WH official lays out new details on US strategy in Afghanistan

World Today

Afghan boy and US soldier In this Nov. 3, 2010 file photo, an Afghan boy watches Cpt. Chris Esrey of Havelock, North Carolina, with India, 3rd Battalion 5th Marines, First Marine Division, company, scan the area during a patrol in Sangin, south of Kabul, Afghanistan. (AP Photo/Dusan Vranic, File)

A White House official laid out more details for reporters on U.S. President Donald Trump’s path forward in America’s longest war. The senior administration official, who briefed on the condition of anonymity, detailed the role of regional and global powers in the effort; U.S. expectations of the Afghan government; and the mission additional troops aim to fulfill.

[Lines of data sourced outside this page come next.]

## config.mk

```make
export PLATFORM = sky130hd
export DESIGN_NAME = pcs_program_counter
export DESIGN_NICKNAME = d
export VERILOG_FILES = /design/src/rtl/pcs_pkg.sv /design/src/rtl/pcs_program_counter.sv /design/src/rtl/pcs_return_stack.sv
export SDC_FILE = /design/constraint.sdc
export NUM_CORES = 1
export LEC_CHECK = 0
export BUFFER_PORTS_ARGS = -buffer_cell sky130_fd_sc_hd__buf_4
export CAP_MARGIN = 20
export CORE_MARGIN = 8
export CORE_UTILIZATION = 30
export DETAILED_ROUTE_END_ITERATION = 7
export GPL_ROUTABILITY_DRIVEN = 0
export PLACE_DENSITY = 0.45
export SLEW_MARGIN = 10
export SYNTH_ARGS = -nofsm -noshare
export SYNTH_HDL_FRONTEND = slang
export SYNTH_SLANG_ARGS = --single-unit
export TNS_END_PERCENT = 30
```

## constraint.sdc

```tcl
create_clock -name clk_i -period 4.35 [get_ports clk_i]
set_clock_uncertainty 0.2 [all_clocks]
set_input_delay 0.87 -clock clk_i [delete_from_list [all_inputs] [get_ports clk_i]]
set_output_delay 0.87 -clock clk_i [all_outputs]
set_load 0.1 [all_outputs]
```

## src/rtl/pcs_pkg.sv

```systemverilog
package pcs_pkg;

  localparam int unsigned PCS_PC_W     = 13;
  localparam int unsigned PCS_TGT_W    = 11;
  localparam int unsigned PCS_UPPER_W  = 5;
  localparam int unsigned PCS_STK_DEP  = 8;
  localparam int unsigned PCS_PAGE_MSB = 4;
  localparam int unsigned PCS_PAGE_LSB = 3;
  localparam int unsigned PCS_LATH_MSB = 4;

  // byte offsets on the register bus
  localparam logic [7:0] PCS_ADR_PCL   = 8'h00;
  localparam logic [7:0] PCS_ADR_LATH  = 8'h04;
  localparam logic [7:0] PCS_ADR_PCSTA = 8'h08;

  // values after reset, and the interrupt vector
  localparam logic [12:0] PCS_PC_RST   = 13'h0000;
  localparam logic [7:0]  PCS_LATH_RST = 8'h00;
  localparam logic [12:0] PCS_IRQ_VEC  = 13'h0004;

  typedef enum logic [3:0] {
    PCS_OP_NONE,
    PCS_OP_INC,
    PCS_OP_DIRECT_JUMP,
    PCS_OP_CALL,
    PCS_OP_IRQ,
    PCS_OP_RETURN,
    PCS_OP_LITERAL_EXIT,
    PCS_OP_INTERRUPT_EXIT,
    PCS_OP_PCL_WRITE,
    PCS_OP_LATH_WRITE
  } pcs_op_type;

  typedef struct packed {
    logic        valid;
    pcs_op_type  op;
    logic [10:0] target;
    logic [7:0]  data;
  } pcs_cmd_type;

endpackage

```

## src/rtl/pcs_program_counter.sv

```systemverilog
`timescale 1ns/1ps
module pcs_program_counter
  import pcs_pkg::*;
#(
  parameter logic [12:0] IRQ_VECTOR = PCS_IRQ_VEC
) (
  // clock and reset
  input  wire logic        clk_i,
  input  wire logic        rst_i,
  // wishbone slave
  input  wire logic        wb_cyc_i,
  input  wire logic        wb_stb_i,
  input  wire logic        wb_we_i,
  input  wire logic [7:0]  wb_adr_i,
  input  wire logic [3:0]  wb_sel_i,
  input  wire logic [31:0] wb_dat_i,
  output logic      [31:0] wb_dat_o,
  output logic             wb_ack_o,
  // instruction decoder side
  input  wire pcs_cmd_type core_cmd_i,
  output logic      [12:0] program_counter_o,
  output logic      [7:0]  pc_high_latch_o
);

  typedef struct packed {
    logic [12:0] pc;
    logic [7:0]  lath;
    logic        ack;
    logic [31:0] rdat;
  } pcs_state_type;

  pcs_state_type st_r;
  pcs_state_type st_nxt;

  logic        push;
  logic        pop;
  logic [12:0] push_dat;
  logic [12:0] stk_top;
  logic        bus_req;
  logic        bus_wr;
  logic        core_go;

  function automatic logic [12:0] pcs_next(input logic [12:0] p);
    pcs_next = 13'(p + 13'h0001);
  endfunction

  // upper bits only ever come from the latch, so a low-byte add cannot carry
  function automatic logic [12:0] pcs_pcl_load(input logic [7:0] lath, input logic [7:0] lo);
    pcs_pcl_load = {lath[PCS_LATH_MSB:0], lo};
  endfunction

  assign core_go = core_cmd_i.valid;
  // core has priority; the bus waits as long as a core command is valid rather than race the decoder
  assign bus_req = wb_cyc_i && wb_stb_i && !st_r.ack && !core_go;
  assign bus_wr  = bus_req && wb_we_i && wb_sel_i[0];

  assign push = core_go && (core_cmd_i.op == PCS_OP_CALL || core_cmd_i.op == PCS_OP_IRQ);
  assign pop  = core_go && (core_cmd_i.op == PCS_OP_RETURN ||
                            core_cmd_i.op == PCS_OP_LITERAL_EXIT ||
                            core_cmd_i.op == PCS_OP_INTERRUPT_EXIT);
  // call returns past itself; an interrupt resumes the instruction it preempted
  assign push_dat = (core_cmd_i.op == PCS_OP_CALL) ? pcs_next(st_r.pc) : st_r.pc;

  pcs_return_stack #(
    .DEPTH (PCS_STK_DEP),
    .WIDTH (PCS_PC_W)
  ) u_stack (
    .clk_i      (clk_i),
    .rst_i      (rst_i),
    .push_i     (push),
    .pop_i      (pop),
    .push_dat_i (push_dat),
    .top_o      (stk_top)
  );

  always_comb begin
    st_nxt     = st_r;
    st_nxt.ack = bus_req;
    if (bus_req) begin
      case (wb_adr_i)
        PCS_ADR_PCL:   st_nxt.rdat = {24'h000000, st_r.pc[7:0]};
        PCS_ADR_LATH:  st_nxt.rdat = {24'h000000, st_r.lath};
        PCS_ADR_PCSTA: st_nxt.rdat = {19'h00000, st_r.pc};
        default:       st_nxt.rdat = 32'h00000000;
      endcase
    end
    if (bus_wr) begin
      case (wb_adr_i)
        PCS_ADR_PCL:  st_nxt.pc   = pcs_pcl_load(st_r.lath, wb_dat_i[7:0]);
        PCS_ADR_LATH: st_nxt.lath = wb_dat_i[7:0];
        default:      st_nxt.lath = st_r.lath;
      endcase
    end
    if (core_go) begin
      case (core_cmd_i.op)
        PCS_OP_INC: st_nxt.pc = pcs_next(st_r.pc);
        PCS_OP_DIRECT_JUMP, PCS_OP_CALL: begin
          st_nxt.pc = {st_r.lath[PCS_PAGE_MSB:PCS_PAGE_LSB], core_cmd_i.target};
        end
        PCS_OP_IRQ: st_nxt.pc = IRQ_VECTOR;
        PCS_OP_RETURN, PCS_OP_LITERAL_EXIT, PCS_OP_INTERRUPT_EXIT: begin
          st_nxt.pc = stk_top;
        end
        PCS_OP_PCL_WRITE: begin
          st_nxt.pc = pcs_pcl_load(st_r.lath, core_cmd_i.data);
        end
        PCS_OP_LATH_WRITE: st_nxt.lath = core_cmd_i.data;
        default: st_nxt.pc = st_r.pc;
      endcase
    end
  end

  always_ff @(posedge clk_i) begin
    if (rst_i) begin
      st_r.pc   <= PCS_PC_RST;
      st_r.lath <= PCS_LATH_RST;
      st_r.ack  <= 1'b0;
      st_r.rdat <= 32'h00000000;
    end else begin
      st_r <= st_nxt;
    end
  end

  assign wb_dat_o          = st_r.rdat;
  assign wb_ack_o          = st_r.ack;
  assign program_counter_o = st_r.pc;
  assign pc_high_latch_o   = st_r.lath;
endmodule // pcs_program_counter

```

## src/rtl/pcs_return_stack.sv

```systemverilog
`timescale 1ns/1ps
module pcs_return_stack
  import pcs_pkg::*;
#(
  parameter int unsigned DEPTH = PCS_STK_DEP,
  parameter int unsigned WIDTH = PCS_PC_W
) (
  // clock and reset
  input  wire logic             clk_i,
  input  wire logic             rst_i,
  // stack actions
  input  wire logic             push_i,
  input  wire logic             pop_i,
  input  wire logic [WIDTH-1:0] push_dat_i,
  output logic      [WIDTH-1:0] top_o
);

  localparam int unsigned PW = $clog2(DEPTH);

  typedef struct packed {
    logic [DEPTH-1:0][WIDTH-1:0] ent;
    logic [PW-1:0]               ptr;
  } pcs_stk_type;

  pcs_stk_type st_r;
  pcs_stk_type st_nxt;

  function automatic logic [PW-1:0] pcs_wrap(input logic [PW-1:0] p, input logic up);
    pcs_wrap = up ? PW'(p + 1'b1) : PW'(p - 1'b1);
  endfunction

  // top is the last pushed slot; an empty stack just shows stale data
  assign top_o = st_r.ent[pcs_wrap(st_r.ptr, 1'b0)];

  always_comb begin
    st_nxt = st_r;
    if (push_i) begin
      st_nxt.ent[st_r.ptr] = push_dat_i;
      st_nxt.ptr           = pcs_wrap(st_r.ptr, 1'b1);
    end else if (pop_i) begin
      st_nxt.ptr = pcs_wrap(st_r.ptr, 1'b0);
    end
  end

  always_ff @(posedge clk_i) begin
    if (rst_i) begin
      st_r <= '0;
    end else begin
      st_r <= st_nxt;
    end
  end
endmodule // pcs_return_stack

```

==> results by group, run 1 <==
Global routing
  – Initial antenna violation count: 0
  – First-pass GRT wire length: 36,500 um
  – Maximum number of pins on one net before global-route repair: 68
  – GRT Residual Overflow: 0
  – GRT Total Usage: between 15 and 20%
  – Number of global-route vias before repair: around 6,000

Placement
  – Input/output buffers: 80
  – Detail Placement HPWL: about 17,000 um
  – Post-Place Cells: about 1,200
  – Post-Place Cell Area: 8210 um^2

Drt
  – Vias/cell: about 5.1
  – Antenna viol nets, final: 0
  – DRC viols: 0
  – WL/cell: a little under 20 um
  – DRT Pass-1 Iters: 4
  – DR vias: between 6,000 and 7,000
  – Routed wire length: around 24,000 um
  – Initial DRC Count: between 300 and 400

Final layout
  – Final Non-Filler Cells: between 1,000 and 1,500
  – Antenna cells: 0
  – Final Cell Area: approximately 8800 um^2
  – Layout cell share with drive strength beyond 1: between 20% and 30%
  – Area grow syn2layout: 20.0%
  – Nets: between 900 and 1,000

STA
  – RSZ-0062 raised after global routing: false
  – Fin crit period: between 3000 and 4000 ps
  – Fmax: 313 MHz
  – Slew @ Worst Pin: roughly 900 ps
  – Fin crit share: 73.4%
  – Relative slew slack: 39.5%
  – Setup TNS: 0 ps
  – Final Max Slew Viols: 0
  – Final Hold Fails: 0
  – Final setup fails: 0

Power
  – Static Leak: roughly 0.0029 uW
  – PwrDens: approximately 380 nW/um^2
  – Max rail drop VDD: around 210 uV

Worst hold path
  – HP Class: flip-flop to flip-flop
  – Hold Crit Depth: 2
  – Hold path startpoint: wb_dat_o[11]
  – Worst Hold End: wb_dat_o[11]

Critical path
  – Worst setup SP type: flip-flop
  – Crit path kind: flip-flop to flip-flop
  – Reg-to-reg setup timing slack: 1160 ps
  – WP data required: 4430 ps
  – Crit path cell chain: inv_1 -> ha_1 -> xnor2_2 -> mux4_2 -> mux2i_1 -> o221ai_1 -> o2111ai_1 -> o21ai_0
  – Reg-to-Reg End: program_counter_o[3]
  – Worst R2R Start: u_stack.st_r[1]
  – Slowest stage cell, crit path: xnor2_2
  – Max incr delay on CP: 650 ps
  – Crit. End Element: flip-flop
  – Arrival @ worst endpoint: roughly 3300 ps
  – CP max FO: 9
  – R2R cell count: 8

CTS
  – Setup repair bufs after CTS: 0
  – Total CTS buffers: 17
  – CTS Sinks: approximately 140
  – H-tree lvl count: 4
  – CTS Root Cell: clkbuf_16
  – CTS Hold Bufs: 0
  – Post-CTS sizing: 0
  – Clock buffer depth: 2
  – Clock latency at the later pin of the worst-skew pair: 430 ps
  – CTS tree: built
  – Clock-pin slew on the worst setup and hold paths: roughly 60 ps

Yosys
  – Most frequent cell after synthesis: dfxtp_1
  – Main flop type after synthesis: dfxtp_1
  – Cells after synthesis: 827
  – Syn. warnings: 0
  – Syn_area_per_cell: 8.85 um^2
  – Yosys cell types: 67
  – Register bit total from synthesis: 142
  – Async SR Flop Fraction: 0%
  – EDFF count, synth: 0
  – Share of the synthesized area in the top cell type: between 30% and 40%
  – Area leader, netlist: dfxtp_1
  – Register area share after synthesis: 38.9%
  – Top post-synthesis cells by count: dfxtp_1 (142), nor2_1 (141), a211oi_1 (105), clkbuf_1 (39), mux2i_1 (38)
  – Cell Area, Synth: between 7000 and 8000 um^2
  – Dominant cells by area after synthesis: dfxtp_1 (39%), a211oi_1 (11%), nor2_1 (7.2%)

Die
  – Initial core utilization: just over 30%
  – Die area: 29,600 um^2
  – Std cell rows: 57
  – Die width: approximately 170 um
  – Core ar.: roughly 24,000 um^2
  – Ports: ~130
  – Die extent in y: 172 um

Outcome
  – Status: complete, no violations

Job
  – MaxCap Viol Count: 0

The briefing comes after President Trump spoke to the nation Monday, laying out a strategy with one essential difference from that of U.S. President Barack Obama: Trump pledged not to unveil a timeline or troop numbers in advance.  Nonetheless, his strategy still maintains a U.S. troop presence in Afghanistan, puts additional pressure on Pakistan to prevent safe havens for terror groups inside its borders, and asks for more help from India.

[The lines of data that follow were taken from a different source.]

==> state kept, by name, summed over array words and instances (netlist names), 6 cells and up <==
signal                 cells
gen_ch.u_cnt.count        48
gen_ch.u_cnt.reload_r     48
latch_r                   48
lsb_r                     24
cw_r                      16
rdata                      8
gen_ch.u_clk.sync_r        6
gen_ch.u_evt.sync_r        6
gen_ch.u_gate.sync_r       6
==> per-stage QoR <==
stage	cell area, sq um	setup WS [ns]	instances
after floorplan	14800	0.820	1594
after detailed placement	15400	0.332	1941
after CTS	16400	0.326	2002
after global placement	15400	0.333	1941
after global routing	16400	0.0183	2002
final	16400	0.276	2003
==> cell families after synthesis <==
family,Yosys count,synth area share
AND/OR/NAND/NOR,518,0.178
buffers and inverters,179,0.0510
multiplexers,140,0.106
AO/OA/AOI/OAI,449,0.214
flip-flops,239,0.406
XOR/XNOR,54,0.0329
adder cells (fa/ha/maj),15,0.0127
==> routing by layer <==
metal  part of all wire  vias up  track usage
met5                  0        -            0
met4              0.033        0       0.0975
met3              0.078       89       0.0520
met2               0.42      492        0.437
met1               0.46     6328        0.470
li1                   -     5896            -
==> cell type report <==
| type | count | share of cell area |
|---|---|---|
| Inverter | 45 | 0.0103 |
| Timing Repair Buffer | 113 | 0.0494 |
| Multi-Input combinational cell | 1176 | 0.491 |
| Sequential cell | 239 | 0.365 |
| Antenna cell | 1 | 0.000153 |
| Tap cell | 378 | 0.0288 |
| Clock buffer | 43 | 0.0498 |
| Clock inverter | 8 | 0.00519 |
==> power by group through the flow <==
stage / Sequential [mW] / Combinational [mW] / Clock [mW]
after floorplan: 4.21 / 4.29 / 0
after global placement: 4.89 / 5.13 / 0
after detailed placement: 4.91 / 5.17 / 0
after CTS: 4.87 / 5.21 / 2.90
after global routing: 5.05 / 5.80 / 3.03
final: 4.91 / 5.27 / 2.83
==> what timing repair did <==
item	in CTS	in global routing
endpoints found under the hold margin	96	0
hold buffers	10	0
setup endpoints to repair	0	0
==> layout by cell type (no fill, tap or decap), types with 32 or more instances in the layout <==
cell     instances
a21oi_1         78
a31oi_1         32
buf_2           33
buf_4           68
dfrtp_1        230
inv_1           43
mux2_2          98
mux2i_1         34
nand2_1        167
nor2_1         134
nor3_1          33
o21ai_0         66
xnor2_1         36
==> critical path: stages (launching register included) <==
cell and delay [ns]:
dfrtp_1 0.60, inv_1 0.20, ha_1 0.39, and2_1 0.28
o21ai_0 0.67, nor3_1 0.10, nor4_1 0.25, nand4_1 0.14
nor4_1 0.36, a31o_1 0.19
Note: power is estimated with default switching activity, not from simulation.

Washington sees a role for Beijing in the overall diplomatic effort, saying it understand’s that China’s “One Belt One Road” effort to connect China to the Middle East requires stability in Afghanistan and Pakistan.  The official says that’s a place Washington and Beijing can work together.  

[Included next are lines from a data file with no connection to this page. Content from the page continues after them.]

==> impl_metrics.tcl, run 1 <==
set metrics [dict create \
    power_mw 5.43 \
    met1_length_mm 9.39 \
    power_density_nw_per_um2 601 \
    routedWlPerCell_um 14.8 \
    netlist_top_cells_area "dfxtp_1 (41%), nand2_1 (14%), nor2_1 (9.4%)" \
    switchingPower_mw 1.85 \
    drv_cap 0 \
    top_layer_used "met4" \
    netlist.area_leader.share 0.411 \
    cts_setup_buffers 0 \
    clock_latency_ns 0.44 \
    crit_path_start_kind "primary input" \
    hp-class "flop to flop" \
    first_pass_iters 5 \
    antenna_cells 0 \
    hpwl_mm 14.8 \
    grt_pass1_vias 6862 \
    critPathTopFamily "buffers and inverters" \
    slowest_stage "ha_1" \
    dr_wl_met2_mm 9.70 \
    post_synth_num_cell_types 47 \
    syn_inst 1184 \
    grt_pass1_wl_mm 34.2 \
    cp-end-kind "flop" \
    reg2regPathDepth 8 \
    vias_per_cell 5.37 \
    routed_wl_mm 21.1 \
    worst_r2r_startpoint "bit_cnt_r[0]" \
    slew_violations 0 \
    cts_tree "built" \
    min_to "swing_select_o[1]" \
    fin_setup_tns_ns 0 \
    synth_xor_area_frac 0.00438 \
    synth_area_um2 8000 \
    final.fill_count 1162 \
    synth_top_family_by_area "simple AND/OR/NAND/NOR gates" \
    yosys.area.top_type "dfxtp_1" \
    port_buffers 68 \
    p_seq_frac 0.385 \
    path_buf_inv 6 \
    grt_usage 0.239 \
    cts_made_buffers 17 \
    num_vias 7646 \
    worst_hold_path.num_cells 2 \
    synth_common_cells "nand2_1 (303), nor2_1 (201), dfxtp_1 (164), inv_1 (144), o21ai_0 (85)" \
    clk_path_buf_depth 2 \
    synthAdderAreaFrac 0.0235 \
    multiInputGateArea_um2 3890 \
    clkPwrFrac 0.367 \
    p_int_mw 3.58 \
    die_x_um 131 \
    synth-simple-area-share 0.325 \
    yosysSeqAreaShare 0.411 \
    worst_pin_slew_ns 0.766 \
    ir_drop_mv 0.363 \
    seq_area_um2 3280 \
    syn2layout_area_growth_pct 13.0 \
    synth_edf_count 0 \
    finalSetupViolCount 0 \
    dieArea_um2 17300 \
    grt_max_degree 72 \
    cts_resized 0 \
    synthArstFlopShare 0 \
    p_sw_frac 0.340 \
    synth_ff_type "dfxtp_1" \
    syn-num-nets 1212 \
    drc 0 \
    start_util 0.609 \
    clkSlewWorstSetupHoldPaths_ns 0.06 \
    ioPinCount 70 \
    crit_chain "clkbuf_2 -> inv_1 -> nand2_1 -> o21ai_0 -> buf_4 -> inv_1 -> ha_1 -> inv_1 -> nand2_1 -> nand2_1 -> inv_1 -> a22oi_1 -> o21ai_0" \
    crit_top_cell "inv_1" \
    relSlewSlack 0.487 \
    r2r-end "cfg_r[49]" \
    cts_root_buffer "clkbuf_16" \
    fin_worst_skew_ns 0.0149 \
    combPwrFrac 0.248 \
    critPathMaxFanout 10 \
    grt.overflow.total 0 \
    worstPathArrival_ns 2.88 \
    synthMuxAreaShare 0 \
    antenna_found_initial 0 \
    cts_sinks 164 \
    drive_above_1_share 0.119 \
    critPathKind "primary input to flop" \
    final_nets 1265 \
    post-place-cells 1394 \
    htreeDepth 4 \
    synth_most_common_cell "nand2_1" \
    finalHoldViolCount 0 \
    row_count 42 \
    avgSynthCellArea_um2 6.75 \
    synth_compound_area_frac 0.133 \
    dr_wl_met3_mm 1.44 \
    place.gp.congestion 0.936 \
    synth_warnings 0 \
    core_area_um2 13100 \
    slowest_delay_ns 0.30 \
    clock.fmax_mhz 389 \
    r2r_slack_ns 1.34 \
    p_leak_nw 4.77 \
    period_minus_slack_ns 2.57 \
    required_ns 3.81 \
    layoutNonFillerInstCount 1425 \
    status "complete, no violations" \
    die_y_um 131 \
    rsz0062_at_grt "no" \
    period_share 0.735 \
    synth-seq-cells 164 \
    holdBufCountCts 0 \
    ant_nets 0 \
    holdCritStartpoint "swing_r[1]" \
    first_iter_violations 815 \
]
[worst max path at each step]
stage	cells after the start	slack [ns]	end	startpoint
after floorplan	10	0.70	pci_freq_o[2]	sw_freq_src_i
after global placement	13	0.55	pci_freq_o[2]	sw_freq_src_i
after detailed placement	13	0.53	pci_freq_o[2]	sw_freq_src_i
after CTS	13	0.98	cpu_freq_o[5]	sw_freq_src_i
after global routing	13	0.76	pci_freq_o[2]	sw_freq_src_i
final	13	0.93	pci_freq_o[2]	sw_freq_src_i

On the issue of Pakistan, Washington is operating under the belief that Islamabad will be more likely to evict terror groups from its borders if the U.S. commitment to the region comes with no end-date.  The official would not, however, share details on Washington’s tools for “getting tough” on Pakistan, which receives billions of dollars a year in U.S. aid.  

Pakistan’s Foreign Minister will be in Washington next week to meet with Secretary of State Rex Tillerson.


Senior U.S. officials have said that the Pentagon could send up to 3,900 more troops.  According to the White House official, the additional troops are likely to be tasked with training and assisting the Afghan National Security Forces (ANSF) “down to the tactical level.” Similarly, the official said, to how U.S. troops are assisting Iraq’s security forces in the counter-ISIL effort. The official said the troops are also expected to continue efforts to identify and target terrorist leaders and assets.

Washington expects to hear additional troop commitments from other NATO allies in this Fall’s NATO force generation conference, said the official. The White House will also ask for more money to build up the ANSF.


On Monday, Trump pledged, “The American people expect to see real reforms, real progress, and real results. Our patience is not unlimited.” The White House official says Kabul and Washington are working on a Compact for Reform, focusing on improvements to security, governance, peace and reconciliation. The official lauded anti-corruption efforts in the Afghan Ministry of Defense and said they would continue at the Ministry of the Interior which administers the police.

The White House considers Afghan President Ashraf Ghani “a willing partner” in the reform effort, and said the U.S. will assist the government in its reforms, though it won’t “impose any particular system of government.”